"I appealed the verdict yesterday (Saturday) and it is up to the judges in the appeals court to review the case," Masoud Shaffi said, adding that the appeals procedure could be very quick or take several months "according to the judges."
"I believe that my clients are innocent so if the appeals judges look at the case within a legal framework, and show compassion because we are in the month of Ramadan," the pair could be freed before the end of the holy fasting month, he said.
Ramadan should be over by the middle of next week.
The two hikers, Shane Bauer and Josh Fattal, were sentenced to eight years in jail each on charges of espionage and illegal entry, Tehran prosecutor Abbas Jafari Dolatabadi said earlier this month.
The verdict triggered "deep disappointment" in Washington which insists that the two men are innocent.
"The case of Sarah Shourd who has been freed on bail is still open," Jafari Dolatabadi said last week, referring to a third American who was arrested along with her fiance Bauer and Fattal on July 31, 2009.
She was freed on bail of around 500,000 dollars and returned to the United States in September on humanitarian and medical grounds.
The relatives of the two men urged the Iranian government to show "compassion" and free them upon finding about the verdict.
The trio were arrested on the unmarked border between Iran and Iraq, claiming they were hiking in Iraq's northern province of Kurdistan when they innocently strayed into the Islamic republic.

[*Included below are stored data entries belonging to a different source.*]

## config.mk

```make
export PLATFORM = sky130hd
export DESIGN_NAME = mealy_seq_detector
export DESIGN_NICKNAME = d
export VERILOG_FILES = /design/src/rtl/mealy_seq_det_pkg.sv /design/src/rtl/mealy_seq_det_sat_cnt.sv /design/src/rtl/mealy_seq_detector.sv
export SDC_FILE = /design/constraint.sdc
export NUM_CORES = 1
export LEC_CHECK = 0
export CAP_MARGIN = 40
export CORE_MARGIN = 3
export CORE_UTILIZATION = 39
export CTS_CLUSTER_SIZE = 14
export DETAILED_ROUTE_END_ITERATION = 7
export GPL_TIMING_DRIVEN = 0
export PLACE_DENSITY = 0.71
export SYNTH_ARGS = -nofsm -noshare
export SYNTH_HDL_FRONTEND = slang
export SYNTH_HIERARCHICAL = 1
export SYNTH_SLANG_ARGS = --single-unit
```

## constraint.sdc

```tcl
create_clock -name clk -period 1.5 [get_ports clk]
set_input_delay 0.15 -clock clk [delete_from_list [all_inputs] [get_ports clk]]
set_output_delay 0.15 -clock clk [all_outputs]
set_load 0.05 [all_outputs]
```

## src/rtl/mealy_seq_det_pkg.sv

```systemverilog
// Shared constants and elaboration-time helpers for mealy_seq_detector:
// state-width calculation and the KMP next-state function.
package mealy_seq_det_pkg;

   localparam int MAX_PAT_LEN = 16;

   function automatic int clog2_min1(input int n);
      int r;
      r = 0;
      for (int i = 0; i < 31; i++) begin
         if ((1 << i) < n) r = i + 1;
      end
      return (r < 1) ? 1 : r;
   endfunction

   // Bit idx of the pattern in reception order (idx 0 is received first).
   function automatic logic pat_bit(input logic [MAX_PAT_LEN-1:0] pattern,
                                    input int pat_len, input int idx);
      return 1'(pattern >> (pat_len - 1 - idx));
   endfunction

   function automatic logic vec_bit(input logic [MAX_PAT_LEN-1:0] v, input int idx);
      return 1'(v >> idx);
   endfunction

   // From state k (k bits matched) on input x: the longest proper prefix of
   // the pattern that is a suffix of (matched bits, x). A full match
   // therefore lands on the failure value of the whole pattern.
   function automatic int kmp_next(input logic [MAX_PAT_LEN-1:0] pattern,
                                   input int pat_len, input int k, input logic x);
      logic [MAX_PAT_LEN-1:0] s;
      logic                   b;
      logic                   ok;
      int                     best;
      s    = '0;
      best = 0;
      for (int i = 0; i < MAX_PAT_LEN; i++) begin
         b = (i < k) ? pat_bit(pattern, pat_len, i) : x;
         if (i <= k && b) s = s | (MAX_PAT_LEN'(1) << i);
      end
      for (int j = 1; j < MAX_PAT_LEN; j++) begin
         if (j <= k + 1 && j < pat_len) begin
            ok = 1'b1;
            for (int t = 0; t < MAX_PAT_LEN; t++) begin
               if (t < j && pat_bit(pattern, pat_len, t) != vec_bit(s, k + 1 - j + t))
                  ok = 1'b0;
            end
            if (ok) best = j;
         end
      end
      return best;
   endfunction

endpackage

```

## src/rtl/mealy_seq_det_sat_cnt.sv

```systemverilog
// Saturating up-counter for the match count; holds at all-ones instead of
// wrapping. rst has priority over clr.
module mealy_seq_det_sat_cnt #(
   parameter int CNT_W = 8
) (
   input  logic             clk,
   input  logic             rst_i,
   input  logic             clr_i,
   input  logic             inc_i,
   output logic [CNT_W-1:0] cnt_o
);

   logic [CNT_W-1:0] cnt_q;
   logic [CNT_W-1:0] cnt_d;

   always_comb begin
      cnt_d = cnt_q;
      if (clr_i)
         cnt_d = '0;
      else if (inc_i && (cnt_q != {CNT_W{1'b1}}))
         cnt_d = cnt_q + CNT_W'(1);
   end

   always_ff @(posedge clk) begin
      if (rst_i) cnt_q <= '0;
      else       cnt_q <= cnt_d;
   end

   assign cnt_o = cnt_q;

endmodule

```

## src/rtl/mealy_seq_detector.sv

```systemverilog
// Parametrised Mealy detector for PATTERN on a qualified serial stream.
// Define MEALY_SEQ_DET_REG_OUT_EN to register y (one cycle after the final bit).
module mealy_seq_detector
   import mealy_seq_det_pkg::*;
#(
   parameter int                 PAT_LEN = 4,
   parameter logic [PAT_LEN-1:0] PATTERN = 4'b1011,
   parameter bit                 OVERLAP = 1'b1,
   parameter int                 CNT_W   = 8,
   localparam int                SW      = clog2_min1(PAT_LEN)
) (
   input  logic             clk,
   input  logic             rst,
   input  logic             in_valid,
   input  logic             x,
   input  logic             clear,
   output logic             y,
   output logic [SW-1:0]    state_o,
   output logic [CNT_W-1:0] match_cnt
);

   localparam int                     NS      = 1 << SW;
   localparam logic [MAX_PAT_LEN-1:0] PAT_EXT = MAX_PAT_LEN'(PATTERN);
   localparam logic [SW-1:0]          LAST_ST = SW'(PAT_LEN - 1);

   generate
      if (PAT_LEN < 2 || PAT_LEN > MAX_PAT_LEN) begin : g_bad_len
         $error("mealy_seq_detector: PAT_LEN must be in 2..16");
      end
   endgenerate

   // Next-state table indexed by state, one column per input bit value.
   logic [SW-1:0] nxt0 [NS];
   logic [SW-1:0] nxt1 [NS];

   generate
      for (genvar k = 0; k < NS; k++) begin : g_tbl
         if (k < PAT_LEN) begin : g_live
            assign nxt0[k] = SW'(kmp_next(PAT_EXT, PAT_LEN, k, 1'b0));
            assign nxt1[k] = SW'(kmp_next(PAT_EXT, PAT_LEN, k, 1'b1));
         end else begin : g_unused
            assign nxt0[k] = '0;
            assign nxt1[k] = '0;
         end
      end
   endgenerate

   logic [SW-1:0] state_q;
   logic [SW-1:0] state_d;
   logic          match;
   logic          hit;

   always_comb begin
      match   = in_valid && (state_q == LAST_ST) && (x == PATTERN[0]);
      hit     = match && !clear && !rst;
      state_d = x ? nxt1[state_q] : nxt0[state_q];
      if (match && !OVERLAP) state_d = '0;
   end

   always_ff @(posedge clk) begin
      if (rst)           state_q <= '0;
      else if (clear)    state_q <= '0;
      else if (in_valid) state_q <= state_d;
   end

   assign state_o = state_q;

`ifdef MEALY_SEQ_DET_REG_OUT_EN
   logic y_q;

   always_ff @(posedge clk) begin
      if (rst) y_q <= 1'b0;
      else     y_q <= hit;
   end

   assign y = y_q;
`else
   assign y = hit;
`endif

   mealy_seq_det_sat_cnt #(
      .CNT_W (CNT_W)
   ) u_cnt (
      .clk   (clk),
      .rst_i (rst),
      .clr_i (clear),
      .inc_i (hit),
      .cnt_o (match_cnt)
   );

endmodule

```

# --- Word-level counts from Yosys, hierarchy flattened ---
# Index checks and enable logic that the tools add are counted.
word_totals:
  reg_bits: 10
classes:
  add_sub_neg: 1
  magnitude_cmp: 1
  n_eq_ne: 2
  n_mux: 7
  bitwise: 1
  n_reduce_logical: 8
ops:
  columns: ["operator", "n"]
  rows:
  - ["2-bit 2-to-1 mux", 5]
  - ["8-bit by 1-bit adder with 8-bit output (second input constant)", 1]
  - ["2-bit binary-select mux with 2-bit select", 2]
  - ["8-bit != test (second input constant)", 1]
  - ["1-bit logical AND", 5]
  - ["3-bit greater-or-equal comparator (second input constant)", 1]
  - ["2-bit NOT with 3-bit output", 1]
  - ["2-bit equality test (second input constant)", 1]
  - ["1-bit logical NOT", 2]
  - ["2-bit OR reduction", 1]

# --- Depth between registers and ports, before layout ---
depth:
  depth_word: 6
  ltp_mapped: 5
  depth_no_buf: 5

# --- Hierarchy ---
# The synthesis kept the hierarchy.
modules_own_cells:
  columns: ["mod", "n_inst", "cells_per_inst", "area_per_inst_um2"]
  rows:
  - ["mealy_seq_det_sat_cnt", 1, 47, 435.4]
  - ["mealy_seq_detector", 1, 11, 101.3]

# --- Worst setup path after synthesis ---
# Ideal clock, no wire load.
synth_path:
  kind: "flip-flop to flip-flop"
  from: "reg state_q[0] (netlist: state_o[0])"
  to: "reg u_cnt.cnt_q[5] (netlist: u_cnt/cnt_o[5])"
  setup_ns: 0.100
  arrival_time_ns: 2.946
  required_ns: 1.400
  setup_slack_ns: -1.545
  stages_incl_launch_ff: 6
  period_less_slack_ns: 3.045
  path_cell_list: "dfxtp_1 -> nand4_1 -> nor3_1 -> and4_1 -> a31oi_1 -> a2111oi_4"
synth_via:
  elab_chain_len: 6
synth_lines:
  columns: ["item", "line_no", "rtl"]
  rows:
  - ["start, declared", "mealy_seq_detector.sv:48", "logic [SW-1:0] state_q;"]
  - ["start signal, assigned", "mealy_seq_detector.sv:63", "else if (in_valid) state_q <= state_d;"]
  - ["2-bit equality test", "mealy_seq_detector.sv:54", "match = in_valid && (state_q == LAST_ST) && (x == PATTERN[0]);"]
  - ["1-bit logical AND (2 in series)", "mealy_seq_detector.sv:54", null]
  - ["1-bit logical AND (2 in series)", "mealy_seq_detector.sv:55", "hit = match && !clear && !rst;"]
  - ["via y", "mealy_seq_detector.sv:17", "output logic y,"]
  - ["1-bit logical AND", "mealy_seq_det_sat_cnt.sv:20", "else if (inc_i && (cnt_q != {CNT_W{1'b1}}))"]
  - ["end signal, assigned", "mealy_seq_det_sat_cnt.sv:26", "else cnt_q <= cnt_d;"]
  - ["end, declared", "mealy_seq_det_sat_cnt.sv:13", "logic [CNT_W-1:0] cnt_q;"]
# The timed path passes the listed nets, and every way through them passes these cells.
# A chain may end at the register's enable or synchronous reset.

# --- Final worst setup path ---
layout_path:
  from: "reg state_q[0] (netlist: state_o[0])"
  to: "reg u_cnt.cnt_q[6] (netlist: u_cnt/cnt_o[6])"
layout_via:
  elab_chain_len: 6
layout_lines:
  columns: ["item", "line_no"]
  rows:
  - ["2-bit equality test", "mealy_seq_detector.sv:54"]
  - ["1-bit logical AND (2 in series)", "mealy_seq_detector.sv:54"]
  - ["1-bit logical AND (2 in series)", "mealy_seq_detector.sv:55"]
  - ["1-bit logical AND", "mealy_seq_det_sat_cnt.sv:20"]
# No other way between the ends.

==> flow_summary.json <==
{
  "die_y_microns": 43.1,
  "critical_path_arrival_ns": 1.74,
  "rsz0062_at_grt": "true",
  "root_buffer": "clkbuf_4",
  "antenna_found_initial": 0,
  "core_area_sq_um": 1200,
  "violations": "negative setup slack",
  "numCtsBuffers": 3,
  "globalplace.congestion": 0.766,
  "seq_area_frac_synth_pct": 37.3,
  "crit_fanout": 4,
  "ctsHoldBuffers": 0,
  "ir_drop_mv": 0.354,
  "outcome": "finished, violations left",
  "max_freq_ghz": 0.632,
  "dieArea_sq_um": 1860,
  "required_ns": 1.66,
  "start_util_pct": 44.7,
  "ys.flop_type": "dfxtp_1",
  "routed_wl_microns": 1260,
  "clk_pin_slew_worst_paths_ns": 0.08,
  "clock-sinks": 10,
  "hold_class": "primary input to flip-flop",
  "ios": 16,
  "yosys_register_bits": 10,
  "nNetsFinal": 88,
  "synth_top_area_cell": "dfxtp_1",
  "seq_area_sq_um": 208,
  "finalSetupViolations": 4,
  "drive_above_1_share_pct": 30.9,
  "syn_avg_cell_area_sq_um": 9.25,
  "vias_per_cell": 5.49,
  "ant_nets": 0,
  "yosys-top-cells-area": "dfxtp_1 (37%), mux2i_1 (9.3%), a2111oi_4 (5.1%)",
  "start_kind": "flip-flop",
  "fp.dieW_microns": 43.1,
  "synth_enable_flop_cells": 0,
  "synth_top_area_share_pct": 37.3,
  "skew_ns": 0.00900,
  "grt_pass1_vias": 450,
  "async_flop_share_pct": 0,
  "worst_setup_path_end_kind": "flip-flop",
  "max_cap_viol_count": 0,
  "cts_tree": "done",
  "synth_area_sq_um": 537,
  "synth.most_common_cell": "dfxtp_1",
  "min_from": "x",
  "min_period_over_period_pct": 105,
  "fp-row-count": 12,
  "fin_crit_ns": 1.58,
  "num_vias": 522,
  "grt.total_usage_pct": 14.3,
  "layout_setup_ws_ns": -0.0816,
  "area_growth_pct": 53.8,
  "reg2reg_to": "u_cnt/cnt_o[6]",
  "syn-num-nets": 64,
  "powerDensity_nw_per_um2": 606,
  "synth_common_cells": "dfxtp_1 (10), nand2_1 (6), mux2i_1 (5)",
  "fillers": 104,
  "drt_iter0_drc": 11,
  "post-dp-hpwl_microns": 849,
  "slew_viol_final": 0,
  "portBuffers": 15,
  "place_area_sq_um": 733,
  "hold_path_depth": 3,
  "reg2reg_from": "state_o[0]",
  "grt_pass1_wl_microns": 2000,
  "cts_htree_levels": 1,
  "antennaDiodeCount": 0,
  "slew-limit-headroom_pct": 65.7,
  "overflow": 0,
  "clock_latency_ns": 0.27,
  "multi_input_area_sq_um": 390,
  "worstSetupPathType": "flip-flop to flip-flop",
  "worst_hold_slack_ns": 0.364,
  "grt_max_degree": 10,
  "whs_endpoint": "state_o[1]",
  "wl_per_cell_microns": 13.2,
  "drc_errors": 0,
  "finalHoldViolCount": 0,
  "tightest_slew_ns": 0.513,
  "p_leak_nw": 0.332,
  "stdcell_area_sq_um": 826,
  "rrSetupSlack_ns": -0.08,
  "cts.path.max_buffers": 2,
  "syn_inst": 58,
  "drtPass1Iterations": 4,
  "reg2reg_depth": 5,
  "yosys_warnings": 6,
  "synth_cell_types": 26
}
[flip-flops by register name, summed over array words and instances, names as in the netlist]
name	flops
state_o	2
u_cnt/cnt_o	8
[critical path, cell delays in order, from the launching register on]
cell and delay (ns):
dfxtp_4 0.36, nand4_1 0.15, nor3_4 0.27, nand3_2 0.11
or4_1 0.40, and3_1 0.18
[per-layer routing]
layer  vias to the layer above  global-route usage, %  part of all wire (%)
met2                        17                   18.3                    40
met1                       232                   20.3                    53
li1                        271                      -                     -
met5                         -                      0                     0
met4                         0                   9.04                   1.1
met3                         2                   3.81                   5.7
[layout make-up]
cell class / count / share of cell area [%]
Buffer: 1 / 0.909
Clock buffer: 4 / 3.18
Inverter: 2 / 0.909
Multi-Input combinational cell: 45 / 47.3
Sequential cell: 10 / 25.2
Tap cell: 14 / 2.12
Timing Repair Buffer: 19 / 20.5
[kinds of logic (layout without fill, tap and decap cells)]
family,Yosys count,in the layout,synth area share (%)
compound gates,12,12,19.1
simple gates,27,27,29.1
mux,5,5,9.32
fa+ha+maj,1,1,2.33
flops,10,10,37.3
buf+inv,3,26,2.80
[report_power, final]
part	switching [mW]	internal [mW]	leakage [nW]	total (mW)
clock network	0.0985	0.103	0.0150	0.201
registers	0.000867	0.263	0.0822	0.264
logic	0.0223	0.0129	0.235	0.0352
total	0.122	0.379	0.332	0.501
[timing repair]
action / CTS / global route
resized for setup: 20 / 14
cloned: 0 / 0
endpoints found under the hold margin: 0 / 0
pin swaps: 4 / 3
setup endpoints to repair: 15 / 7
buffers inserted: 1 / 3
[placed cells by master, fill, tap and decap left out, types with 2 or more instances in the layout]
master         netlist  final
dfxtp_4              0      2
mux2i_1              5      5
a21boi_4             0      2
clkbuf_4             0      3
nand2_1              6      6
or3_1                3      3
dfxtp_1             10      8
inv_1                2      2
nand4_1              3      3
dlygate4sd2_1        0     12
buf_4                1      4
a21oi_1              4      3
[how the worst max path moves through the flow]
| stage | from | end | cells past startpoint |
|---|---|---|---|
| after CTS | state_o[0] | u_cnt/cnt_o[6] | 5 |
| final | state_o[0] | u_cnt/cnt_o[6] | 5 |
| after global routing | state_o[1] | u_cnt/cnt_o[6] | 5 |
| after detailed placement | in_valid | y | 4 |
| after floorplan | state_o[0] | u_cnt/cnt_o[6] | 5 |
| after global placement | in_valid | y | 4 |
[stage by stage]
| stage | setup WS [ns] | total power, mW | std cells | TNS [ns] | utilization [%] |
|---|---|---|---|---|---|
| detailed placement | -0.630 | 0.308 | 87 | -2.89 | 61.0 |
| CTS | -0.0850 | 0.502 | 92 | -0.206 | 63.3 |
| global route | -0.159 | 0.520 | 95 | -0.631 | 68.8 |
| global placement | -0.640 | 0.308 | 87 | -2.87 | 61.0 |
| floorplan | -0.529 | 0.284 | 58 | -2.57 | - |
| finish | -0.0816 | 0.501 | 95 | -0.206 | 68.8 |
Power figures use the tool's default switching activity.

They pleaded not guilty to spying charges, according to their lawyer.
Shourd, a teacher, writer and women's rights activist, met Bauer, a fluent Arabic-speaking freelance journalist, while helping to organise demonstrations in the US against the war in Iraq. The two moved to Damascus together in 2008.
Fattal, who grew up in Pennsylvania, is an environmentalist and teacher. He travelled in 2009 to Damascus, where he met Shourd and Bauer.